FAQ / Troubleshooting

Q: I get Could not initialize SDL - exiting when I try to run qemu.

That’s a qemu issue (qemu used the SDL library). Check that you can start graphical applications from your terminal (try xeyes or xterm for example). You may also need to check that you have name servers listed in /etc/resolv.conf. Anyway, you will find solutions for this issue on the Internet.

Screenshots

How to rebuild this demo

All the files needed to rebuild this demo are available here:

You can rebuild or upgrade the (Vanilla) kernel by using the given kernel configuration file.
The configuration file expects to find an initramfs source directory in ../rootfs, which
you can create by extracting the contents of the rootfs.tar.7z archive.
Of course, you can make changes to this root filesystem!

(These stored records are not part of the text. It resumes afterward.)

==> flow/design.v (excerpt) <==
module div_unit
(
    input  logic        clk,
    input  logic        rst,
    input  logic        issue,           
    input  logic [2:0]  funct3,          
    input  logic [6:0]  opcode,
    input  logic [4:0]  rd,
    input  logic [5:0]  pd,
    input  logic [2:0]  rob_idx,
    input  logic [31:0] pc,
    input  logic [31:0] ps1_value,
    input  logic [31:0] ps2_value,
    output logic        ready,           
    input  logic        cdb_dequeue,     
    output logic        res_valid,
    output logic [4:0]  res_rd,
    output logic [5:0]  res_pd,
    output logic [2:0]  res_rob_idx,
    output logic [31:0] res_value,
    output logic [31:0] res_rs1_value,
    output logic [31:0] res_rs2_value,
    output logic [31:0] res_pc,
    output logic [31:0] res_pc_next,
    output logic [6:0]  res_opcode
);
rv32i_types::rs_to_div_t rs;
rv32i_types::cdb_entry_t res;
always_comb begin
    rs               = '0;
    rs.valid         = issue;
    rs.funct3        = funct3;
    rs.opcode        = opcode;
    rs.rd            = rd;
    rs.pd            = pd;
    rs.rob_entry_idx = rob_idx;
    rs.pc            = pc;
end
divider_exec div (
    .rs_to_div                  (rs),
    .ps1_value                  (ps1_value),
    .ps2_value                  (ps2_value),
    .clk                        (clk),
    .rst                        (rst),
    .cdb_arb_dequeue            (cdb_dequeue),
    .res_station_select_from_RS (issue),
    .div_queue_result           (res),
  ...
make LEC_CHECK=0 ABC_AREA=1 CAP_MARGIN=0 CELL_PAD_IN_SITES_DETAIL_PLACEMENT=2 CORE_MARGIN=2 CORE_UTILIZATION=62 CTS_CLUSTER_DIAMETER=290 CTS_CLUSTER_SIZE=98 GPL_ROUTABILITY_DRIVEN=0 GPL_TIMING_DRIVEN=0 MAX_ROUTING_LAYER=met4 MIN_ROUTING_LAYER=met2 PLACE_DENSITY_LB_ADDON=0.04 SLEW_MARGIN=20 TNS_END_PERCENT=35 finish   # period 3.93 ns
run.sh (not shown) runs the stock make flow with config.mk's settings and CLKGATE_MAP_FILE=.
The baseline never finished: it broke off in 3_5_place_dp (DPL-0033).
### design/flow/run.sh
#!/bin/bash
# the make line also repeats each setting of config.mk as NAME=value (left out here)
make -C /OpenROAD-flow-scripts/flow DESIGN_CONFIG=/design/flow/config.mk WORK_HOME=/design/flow/orfs CLKGATE_MAP_FILE= finish
### design/flow/config.mk
export PLATFORM = sky130hd
export DESIGN_NAME = gcd
export DESIGN_NICKNAME = gcd
export VERILOG_FILES = /design/flow/design.v
export SDC_FILE = /design/flow/constraint.sdc
export NUM_CORES = 4
export LEC_CHECK = 0
export CAP_MARGIN = 35
export CORE_MARGIN = 2
export CORE_UTILIZATION = 72
export CTS_CLUSTER_DIAMETER = 26
export CTS_CLUSTER_SIZE = 50
export PLACE_DENSITY_LB_ADDON = 0.26
export SLEW_MARGIN = 20
### design/flow/constraint.sdc
create_clock -name core_clock -period 4.21 [get_ports {clk_i}]
set_input_delay 0.8420 -clock core_clock [delete_from_list [all_inputs] [get_ports {clk_i}]]
set_output_delay 0.8420 -clock core_clock [all_outputs]
set_load 0.01 [all_outputs]
### design/flow/design.v
module gcd (
    input  logic        clk_i,
    input  logic        rst_i,
    input  logic        start_i,
    input  logic [31:0] a_i,
    input  logic [31:0] b_i,
    output logic        busy_o,
    output logic        valid_o,
    output logic [31:0] result_o
);
    logic [31:0] a, a_nxt;
    logic [31:0] b, b_nxt;
    logic [5:0]  k, k_nxt;           
    logic [31:0] result, result_nxt;
    typedef enum logic [3:0] {
        IDLE       = 4'b0000,
        LOAD       = 4'b0001,
        CHK_ZERO   = 4'b0010,
        FACTOR2    = 4'b0011,
        STRIP_A    = 4'b0100,
        STRIP_B    = 4'b0101,
        CMP        = 4'b0110,
        SUB        = 4'b0111,
        DONE       = 4'b1000
    } state_t;
    state_t state, state_nxt;
    logic a_is_zero, b_is_zero;
    logic both_even, a_even, b_even;
    logic a_gt_b;
    logic b_will_be_zero;           
    assign a_is_zero = (a == 0);
    assign b_is_zero = (b == 0);
    assign both_even = (a[0] == 0) && (b[0] == 0);
    assign a_even    = (a[0] == 0);
    assign b_even    = (b[0] == 0);
    assign a_gt_b    = (a > b);
    logic load_inputs, inc_k, shift_a, shift_b, swap, set_res;
    always_comb begin
        state_nxt   = state;
        load_inputs = 1'b0;
        inc_k       = 1'b0;
        shift_a     = 1'b0;
        shift_b     = 1'b0;
        swap        = 1'b0;
        set_res     = 1'b0;
        a_nxt      = a;
        b_nxt      = b;
        k_nxt      = k;
        result_nxt = result;
        b_will_be_zero = 1'b0;
        case (state)
            IDLE: begin
                if (start_i) begin
                    load_inputs = 1'b1;           
                    state_nxt   = LOAD;
                end
            end
            LOAD: begin
                a_nxt = a_i;                      
                b_nxt = b_i;
                k_nxt = 6'd0;                     
                state_nxt = CHK_ZERO;
            end
            CHK_ZERO: begin
                if (a_is_zero && b_is_zero) begin
                    set_res     = 1'b1;
                    result_nxt  = 32'd0;
                    state_nxt   = DONE;
                end else if (a_is_zero) begin
                    set_res     = 1'b1;
                    result_nxt  = b;
                    state_nxt   = DONE;
                end else if (b_is_zero) begin
                    set_res     = 1'b1;
                    result_nxt  = a;
                    state_nxt   = DONE;
                end else begin
                    state_nxt = FACTOR2;
                end
            end
            FACTOR2: begin
                if (both_even) begin
                    shift_a = 1'b1;
                    shift_b = 1'b1;
                    inc_k   = 1'b1;
                    a_nxt = a >> 1;
                    b_nxt = b >> 1;
                    k_nxt = k + 1'b1;
                    state_nxt = FACTOR2;           
                end else begin
                    state_nxt = STRIP_A;
                end
            end
            STRIP_A: begin
                if (a_even) begin
                    shift_a = 1'b1;
                    a_nxt   = a >> 1;
                    state_nxt = STRIP_A;
                end else begin
                    state_nxt = STRIP_B;
                end
            end
            STRIP_B: begin
                if (b_even) begin
                    shift_b = 1'b1;
                    b_nxt   = b >> 1;
                    state_nxt = STRIP_B;
                end else begin
                    state_nxt = CMP;
                end
            end
            CMP: begin
                if (a_gt_b) begin
                    swap  = 1'b1;
                    a_nxt = b;
                    b_nxt = a;
                end
                state_nxt = SUB;
            end
            SUB: begin
                b_nxt = b - a;                      
                b_will_be_zero = (b_nxt == 0);
                if (b_will_be_zero) begin
                    set_res     = 1'b1;
                    result_nxt  = a << k;         
                    state_nxt   = DONE;
                end else begin
                    state_nxt = STRIP_B;
                end
            end
            DONE: begin
                state_nxt = IDLE;                  
            end
            default: state_nxt = IDLE;            
        endcase
    end
    always_ff @(posedge clk_i or posedge rst_i) begin
        if (rst_i) begin
            a      <= 32'd0;
            b      <= 32'd0;
            k      <= 6'd0;
            result <= 32'd0;
        end else begin
            a      <= a_nxt;
            b      <= b_nxt;
            k      <= k_nxt;
            result <= result_nxt;
        end
    end
    always_ff @(posedge clk_i or posedge rst_i) begin
        if (rst_i)
            state <= IDLE;
        else
            state <= state_nxt;
    end
    always_ff @(posedge clk_i or posedge rst_i) begin
        if (rst_i) begin
            busy_o   <= 1'b0;
            valid_o  <= 1'b0;
            result_o <= 32'd0;
        end else begin
            busy_o   <= (state != IDLE) && (state != DONE);
            valid_o  <= set_res;                
            result_o <= result_nxt;
        end
    end
endmodule
==> results.json, run 1 <==
{
  "run_status": "complete, but fails checks",
  "blocking_checks": "negative setup slack",
  "synth.area.mux_share_pct": 12.7,
  "tns_ps": -5380,
  "dp.final_hpwl_mm": 25.2,
  "path_clk_slew_ps": 80,
  "enable_flop_cells": 0,
  "critical_path.endpoint_type": "register",
  "data_required_time_of_the_worst_path_ps": 4470,
  "global_route.usage.total_pct": 49.5,
  "gp_congestion": 1.06,
  "slew_viol_final": 0,
  "grt_pass1_wl_mm": 55.0,
  "top_area_share_pct": 28.3,
  "max_freq_mhz": 227,
  "clk-insertion-delay-late_ps": 380,
  "via_per_inst": 7.79,
  "synth_area_per_cell_um2": 8.09,
  "timing_worst_slew_pin_value_ps": 1390,
  "number_of_nets_at_floorplan": 1284,
  "fin_worst_skew_ps": 9.64,
  "post_synth_seq_share_pct": 28.3,
  "drt-wirelength-per-cell_um": 27.2,
  "yosys_area_um2": 9560,
  "synth_stat.cells": 1181,
  "largest_non_sequential_cell_family_by_area": "AND-OR/OR-AND gates",
  "critPathArrivalTime_ps": 4660,
  "synth.top_cells.by_count": "156 x nand2_1, 123 x o21ai_0, 108 x dfrtp_1, 105 x a21oi_1, 90 x nor2_1",
  "standard_cell_with_the_maximum_stage_delay_on_the_critical_path": "or4_1",
  "min_to": "result[29]$_DFFE_PP0P_",
  "yosysWarnings": 1,
  "syn2layout_area_growth_pct": 23.7,
  "wl_mm": 40.2,
  "cts-htree-levels": 3,
  "max-cap-violations": 0,
  "cts_tree": "done",
  "die_w_um": 119,
  "root_buffer": "clkbuf_16",
  "xor_share_pct": 2.83,
  "fa_ha_area_share_pct": 4.79,
  "path_depth": 14,
  "crit_start": "a[1]$_DFFE_PP0P_",
  "timing.hold.worst.class": "register to register",
  "timing.critical_path.max_delay_family": "simple AND/OR/NAND/NOR gates",
  "synthesized_area_fraction_occupied_by_ao_oa_aoi_and_oai_cells_pct": 27.9,
  "placementRows": 42,
  "design.portCount": 101,
  "netlist-cell-type-count": 75,
  "fin_crit_sh_pct": 105,
  "finalWorstSetupSlack_ps": -195,
  "finalHoldViolations": 0,
  "post-place-ws_ps": -77.7,
  "endpoint_of_the_worst_register_to_register_path": "result[27]$_DFFE_PP0P_",
  "timing_worst_setup_path_type": "register to register",
  "clock_tree.buffer_depth": 2,
  "overflow": 0,
  "dieHeight_um": 119,
  "place.port_buffers": 100,
  "warning_count": 30,
  "timing.max_slew.rel_slack_pct": 6.24,
  "mappedNetlistArea_um2": 9560,
  "post_layout_nets": 1398,
  "hold_slack_ps": 511,
  "numSynthFlops": 108,
  "drt_pass1_iterations": 15,
  "reg2reg_from": "a[1]$_DFFE_PP0P_",
  "yosysMostFrequentCell": "nand2_1",
  "floorplan.core_area_um2": 13100,
  "synth-async-reset-ratio_pct": 100,
  "initial_utilization_pct": 73.0,
  "critPathBufInv": 2,
  "cts_made_buffers": 9,
  "via_count": 11508,
  "maximum_number_of_pins_on_one_net_before_global_route_repair": 64,
  "synthesis.instances": 1181,
  "start_kind": "register",
  "drt_iter0_markers": 2878,
  "period_needed_ps": 4410,
  "holdPathStages": 1,
  "antenna_found_initial": 2,
  "synth-main-ff-cell": "dfrtp_1",
  "cpPeakStageDelay_ps": 540,
  "post_synth_main_area_contributors": "dfrtp_1 28%, o21ai_0 6.4%, nand2_1 6.1%",
  "detail-route-antenna-nets": 0,
  "rsz0062_at_grt": "yes",
  "total_of_endpoints_with_negative_setup_slack_in_the_final_report": 32,
  "largest_area_cell": "dfrtp_1",
  "min_from": "result[29]$_DFFE_PP0P_",
  "worstPathCellList": "inv_2, ha_4, and2b_2, o2111ai_4, a311o_1, a32oi_1, xor2_1, or4_1, nor4b_2, nand4_1, or4_4, o32a_4, clkbuf_16, mux2_4",
  "fill_cells": 589,
  "timing.reg2reg.worst_path_depth": 14,
  "chipArea_um2": 14200,
  "critical_path_sink": "result[27]$_DFFE_PP0P_",
  "cts.sink_count": 108,
  "r2r_setup_slack_ps": -200,
  "count_of_unresolved_drc_violations_after_routing": 0,
  "critical_path_peak_fanout": 9,
  "ys_sh_simple_pct": 15.9,
  "via_count_of_the_first_global_routing_pass": 10228
}
## area by class of cell
class	count	area [um2]	area share (%)
clock buffers	12	246	2.09
well taps	176	220	1.86
multi-input cells	915	6380	54.0
diodes	1	2.50	0.0212
flip-flops and latches	108	2710	22.9
inverters	47	179	1.51
repair buffers	214	2030	17.2
clock inverters	4	50.0	0.423
## routing by layer
| metal | wire length, um | global-route usage, % |
|---|---|---|
| met1 | 12800 | 62.3 |
| met2 | 16200 | 74.4 |
| met3 | 7040 | 16.3 |
| met4 | 4180 | 28.8 |
| met5 | 0 | 0 |
## timing repair
action | 4_1_cts | 5_1_grt
resized | 7 | 40
hold buffers | 0 | 0
pin swaps | 1 | 4
cloned | 0 | 4
buffers inserted | 1 | 14
setup endpoints to repair | 31 | 65
## per-stage QoR
step / std cells / cell area, um2 / util (%)
6_report: 1477 / 11800 / 90.3
5_1_grt: 1476 / 11800 / 90.3
4_1_cts: 1456 / 11400 / 87.3
3_5_place_dp: 1439 / 11100 / 84.6
3_3_place_gp: 1435 / 11000 / 84.0
2_1_floorplan: 1181 / 9560 / -
==> run 2: changes to the inputs <==
ABC_AREA = 0   (was default)
CAP_MARGIN = 20   (was 35)
CELL_PAD_IN_SITES_DETAIL_PLACEMENT = 2   (was default)
CELL_PAD_IN_SITES_GLOBAL_PLACEMENT = 0   (was default)
CTS_CLUSTER_DIAMETER = default   (was 26)
CTS_CLUSTER_SIZE = 76   (was 50)
MIN_ROUTING_LAYER = met1   (was default)
PLACE_DENSITY_LB_ADDON = 0.17   (was 0.26)
SETUP_SLACK_MARGIN = -0.48   (was default)
TNS_END_PERCENT = 100   (was default)
clock period = 6.59 ns   (was 4.21 ns; I/O delays follow)
==> results.json, run 2 <==
{
  "post_synth_main_area_contributors": "dfrtp_1 28%, o21ai_0 6.4%, nand2_1 6.1%",
  "gp_congestion": 1.06,
  "mappedNetlistArea_um2": 9560,
  "netlist-cell-type-count": 75,
  "synth_area_per_cell_um2": 8.09,
  "floorplan.core_area_um2": 13100,
  "number_of_nets_at_floorplan": 1284,
  "place.port_buffers": 100,
  "synth_stat.cells": 1181,
  "largest_area_cell": "dfrtp_1",
  "ys_sh_simple_pct": 15.9,
  "error_line": "[ERROR DPL-0033] detailed placement checks failed during check placement.",
  "yosysWarnings": 1,
  "yosys_area_um2": 9560,
  "enable_flop_cells": 0,
  "synth.top_cells.by_count": "156 x nand2_1, 123 x o21ai_0, 108 x dfrtp_1, 105 x a21oi_1, 90 x nor2_1",
  "synth-main-ff-cell": "dfrtp_1",
  "synthesis.instances": 1181,
  "synth-async-reset-ratio_pct": 100,
  "fa_ha_area_share_pct": 4.79,
  "die_w_um": 119,
  "design.portCount": 101,
  "placementRows": 42,
  "dieHeight_um": 119,
  "yosysMostFrequentCell": "nand2_1",
  "run_status": "did not finish",
  "outcome.stop_stage": "3_5_place_dp",
  "top_area_share_pct": 28.3,
  "chipArea_um2": 14200,
  "synthesized_area_fraction_occupied_by_ao_oa_aoi_and_oai_cells_pct": 27.9,
  "numSynthFlops": 108,
  "initial_utilization_pct": 73.0,
  "xor_share_pct": 2.83,
  "synth.area.mux_share_pct": 12.7,
  "largest_non_sequential_cell_family_by_area": "AND-OR/OR-AND gates",
  "post_synth_seq_share_pct": 28.3
}
run 2: through the flow:
stage / instances / worst slack, ps
2_1_floorplan: 1181 / 2420
3_3_place_gp: 1359 / 1930
==> run 3: changes to the inputs <==
ABC_AREA = default   (was 0)
CELL_PAD_IN_SITES_DETAIL_PLACEMENT = 1   (was 2)
CELL_PAD_IN_SITES_GLOBAL_PLACEMENT = default   (was 0)
CORE_MARGIN = 8   (was 2)
CORE_UTILIZATION = 42   (was 72)
CTS_CLUSTER_DIAMETER = 126   (was default)
CTS_CLUSTER_SIZE = default   (was 76)
GPL_ROUTABILITY_DRIVEN = 0   (was default)
HOLD_SLACK_MARGIN = -0.02   (was default)
MAX_ROUTING_LAYER = met5   (was default)
MIN_ROUTING_LAYER = met2   (was met1)
PLACE_DENSITY_LB_ADDON = 0.13   (was 0.17)
SETUP_SLACK_MARGIN = default   (was -0.48)
TNS_END_PERCENT = default   (was 100)
clock period = 8.27 ns   (was 6.59 ns; I/O delays follow)
==> results.json, run 3 <==
{
  "netlist-cell-type-count": 75,
  "critical_path_sink": "result[19]$_DFFE_PP0P_",
  "maximum_number_of_pins_on_one_net_before_global_route_repair": 65,
  "holdPathStages": 1,
  "fin_worst_skew_ps": 13.9,
  "cts.sink_count": 108,
  "post_cts.resized_instances": 0,
  "cpPeakStageDelay_ps": 580,
  "design_area_um2": 10800,
  "rsz0062_at_grt": "no",
  "min_to": "result[7]$_DFFE_PP0P_",
  "warning_count": 28,
  "die_w_um": 167,
  "design.portCount": 101,
  "cts-htree-levels": 3,
  "post_synth_seq_share_pct": 28.3,
  "tns_ps": 0,
  "synth.area.mux_share_pct": 12.7,
  "start_kind": "register",
  "xor_share_pct": 2.83,
  "yosys_area_um2": 9560,
  "largest_area_cell": "dfrtp_1",
  "slew_viol_final": 0,
  "drt_pass1_iterations": 36,
  "fa_ha_area_share_pct": 4.79,
  "endpoint_of_the_worst_register_to_register_path": "result[19]$_DFFE_PP0P_",
  "post_layout_nets": 1297,
  "chipArea_um2": 27800,
  "clk-insertion-delay-late_ps": 380,
  "max_freq_mhz": 191,
  "logic_area_um2": 6180,
  "total_of_endpoints_with_negative_setup_slack_in_the_final_report": 0,
  "postPlaceCellArea_um2": 10500,
  "timing.reg2reg.worst_path_depth": 15,
  "min_from": "result[7]$_DFFE_PP0P_",
  "reg2reg_from": "b[0]$_DFFE_PP0P_",
  "timing.hold.worst.class": "register to register",
  "number_of_nets_at_floorplan": 1284,
  "fin_crit_sh_pct": 63.3,
  "drt_iter0_markers": 3562,
  "timing.max_slew.rel_slack_pct": 29.3,
  "period_needed_ps": 5230,
  "floorplan.core_area_um2": 22500,
  "overflow": 0,
  "yosysMostFrequentCell": "nand2_1",
  "critical_path.endpoint_type": "register",
  "drt-wirelength-per-cell_um": 26.3,
  "synthesized_area_fraction_occupied_by_ao_oa_aoi_and_oai_cells_pct": 27.9,
  "critical_path_peak_fanout": 34,
  "synth-async-reset-ratio_pct": 100,
  "timing_worst_slew_pin_value_ps": 1060,
  "standard_cell_with_the_maximum_stage_delay_on_the_critical_path": "o32a_2",
  "synth.top_cells.by_count": "156 x nand2_1, 123 x o21ai_0, 108 x dfrtp_1, 105 x a21oi_1, 90 x nor2_1",
  "path_depth": 15,
  "mappedNetlistArea_um2": 9560,
  "dp.final_hpwl_mm": 26.9,
  "cts_made_buffers": 9,
  "largest_non_sequential_cell_family_by_area": "AND-OR/OR-AND gates",
  "hold_slack_ps": 515,
  "synth_area_per_cell_um2": 8.09,
  "timing_worst_setup_path_type": "register to register",
  "finalWorstSetupSlack_ps": 3040,
  "grt_pass1_wl_mm": 61.3,
  "count_of_unresolved_drc_violations_after_routing": 0,
  "synthesis.instances": 1181,
  "antennaDiodeCount": 0,
  "post_synth_main_area_contributors": "dfrtp_1 28%, o21ai_0 6.4%, nand2_1 6.1%",
  "max-cap-violations": 0,
  "global_route.usage.total_pct": 42.3,
  "fill_cells": 2708,
  "synth_stat.cells": 1181,
  "cts_tree": "done",
  "via_count_of_the_first_global_routing_pass": 15271,
  "yosysWarnings": 1,
  "post_cts.repair.setup_buffers": 0,
  "r2r_setup_slack_ps": 3040,
  "crit_start": "b[0]$_DFFE_PP0P_",
  "clock_tree.buffer_depth": 2,
  "synth-main-ff-cell": "dfrtp_1",
  "cts_hold_buf": 0,
  "via_per_inst": 9.06,
  "numSynthFlops": 108,
  "ys_sh_simple_pct": 15.9,
  "path_clk_slew_ps": 90,
  "critPathArrivalTime_ps": 5500,
  "dieHeight_um": 167,
  "syn2layout_area_growth_pct": 13.3,
  "timing.critical_path.max_delay_family": "AND-OR/OR-AND gates",
  "antenna_found_initial": 0,
  "detail-route-antenna-nets": 0,
  "critPathBufInv": 2,
  "storage_cell_area_um2": 2710,
  "data_required_time_of_the_worst_path_ps": 8530,
  "initial_utilization_pct": 42.5,
  "worstPathCellList": "inv_1, ha_1, inv_1, fa_1, a211oi_1, o21ai_1, a21oi_1, o31ai_1, a211oi_1, xor2_1, and3_1, nand4_1, or4_4, o32a_2, mux2_4",
  "via_count": 13446,
  "wl_mm": 39.1,
  "run_status": "timing/DRC/antenna clean",
  "root_buffer": "clkbuf_16",
  "top_area_share_pct": 28.3,
  "enable_flop_cells": 0,
  "finalHoldViolations": 0,
  "placementRows": 55,
  "post-place-ws_ps": 3390,
  "place.port_buffers": 100
}
## run 3: metrics by stage
step / cells / util [%]
after floorplan: 1181 / -
after global placement: 1468 / 46.7
after detailed placement: 1468 / 46.7
after CTS: 1484 / 48.1
after global routing: 1484 / 48.1
final: 1484 / 48.1
## run 3: area by class of cell
type | instances | share of cell area, %
multi-input combinational | 915 | 57.1
sequential | 108 | 25.0
timing repair buffer | 113 | 10.1
tap | 285 | 3.29
clock buffer | 11 | 2.24
inverter | 47 | 1.65
clock inverter | 5 | 0.601
## run 3: per-layer routing
layer | wire, um | global-route usage [%]
met3 | 15800 | 53.9
met4 | 5500 | 19.2
met1 | 0 | -
met5 | 390 | 23.9
met2 | 17400 | 46.0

Tools and optimization techniques used in this demo

Software and development tools

The demo was built using Scratchbox, a fantastic development tool that makes cross-compiling transparent!
The demo includes BusyBox 1.4.1, an toolbox implementing most UNIX commands in a few hundreds of KB. In our case, BusyBox includes the most common commands (like a vi implementation), and only sizes 192 KB!
The root filesystem is shipped within the Linux kernel image, using the initramfs technique, which makes the kernel simpler and saves a dramatic amount of RAM (compared to an init ramdisk).
The demo is interfaced by DirectFB example programs (version 0.9.25, with DirectFB 1.0.0-rc4), which demonstrate the amazing capabilities of this library, created to meet the needs of embedded systems.

Size optimization techniques

The below optimization techniques were used to reduce the filesystem size from 74 MB to 3.3 MB (before compression in the Linux kernel image):

Removing development files: C headers and manual pages copied when installing tools and libraries, .a library files, gdbserver, strace, /usr/lib/libfakeroot, /usr/local/lib/pkgconfig…
Files not used by the demo programs: libstdc++, and any library or resource file.
Stripping and even super stripping (see sstrip) executables and libraries.
Reducing the kernel size using CONFIG_EMBEDDED switches, mainly from the
Linux Tiny project.

Techniques to reduce boot time

We used the below techniques to reduce boot time:

Disabled console output (quiet boot option, printk support was disabled anyway), which saves time scrolling the framebuffer console.
Use the Preset Loops per Jiffy technique to disable delay loop calculation, by feeding the kernel with a value measured in an earlier boot (lpj setting, which you may update according to the speed of your own workstation).

All these optimization techniques and other ones we haven’t tried yet are described either on the elinux.org Wiki or in our embedded Linux optimizations presentation.

Future work

We plan to implement a generic tool which would apply some of these techniques in an automatic way, to shrink an existing GNU/Linux or embedded Linux root filesystem without any loss in functionality. More in the next weeks or months!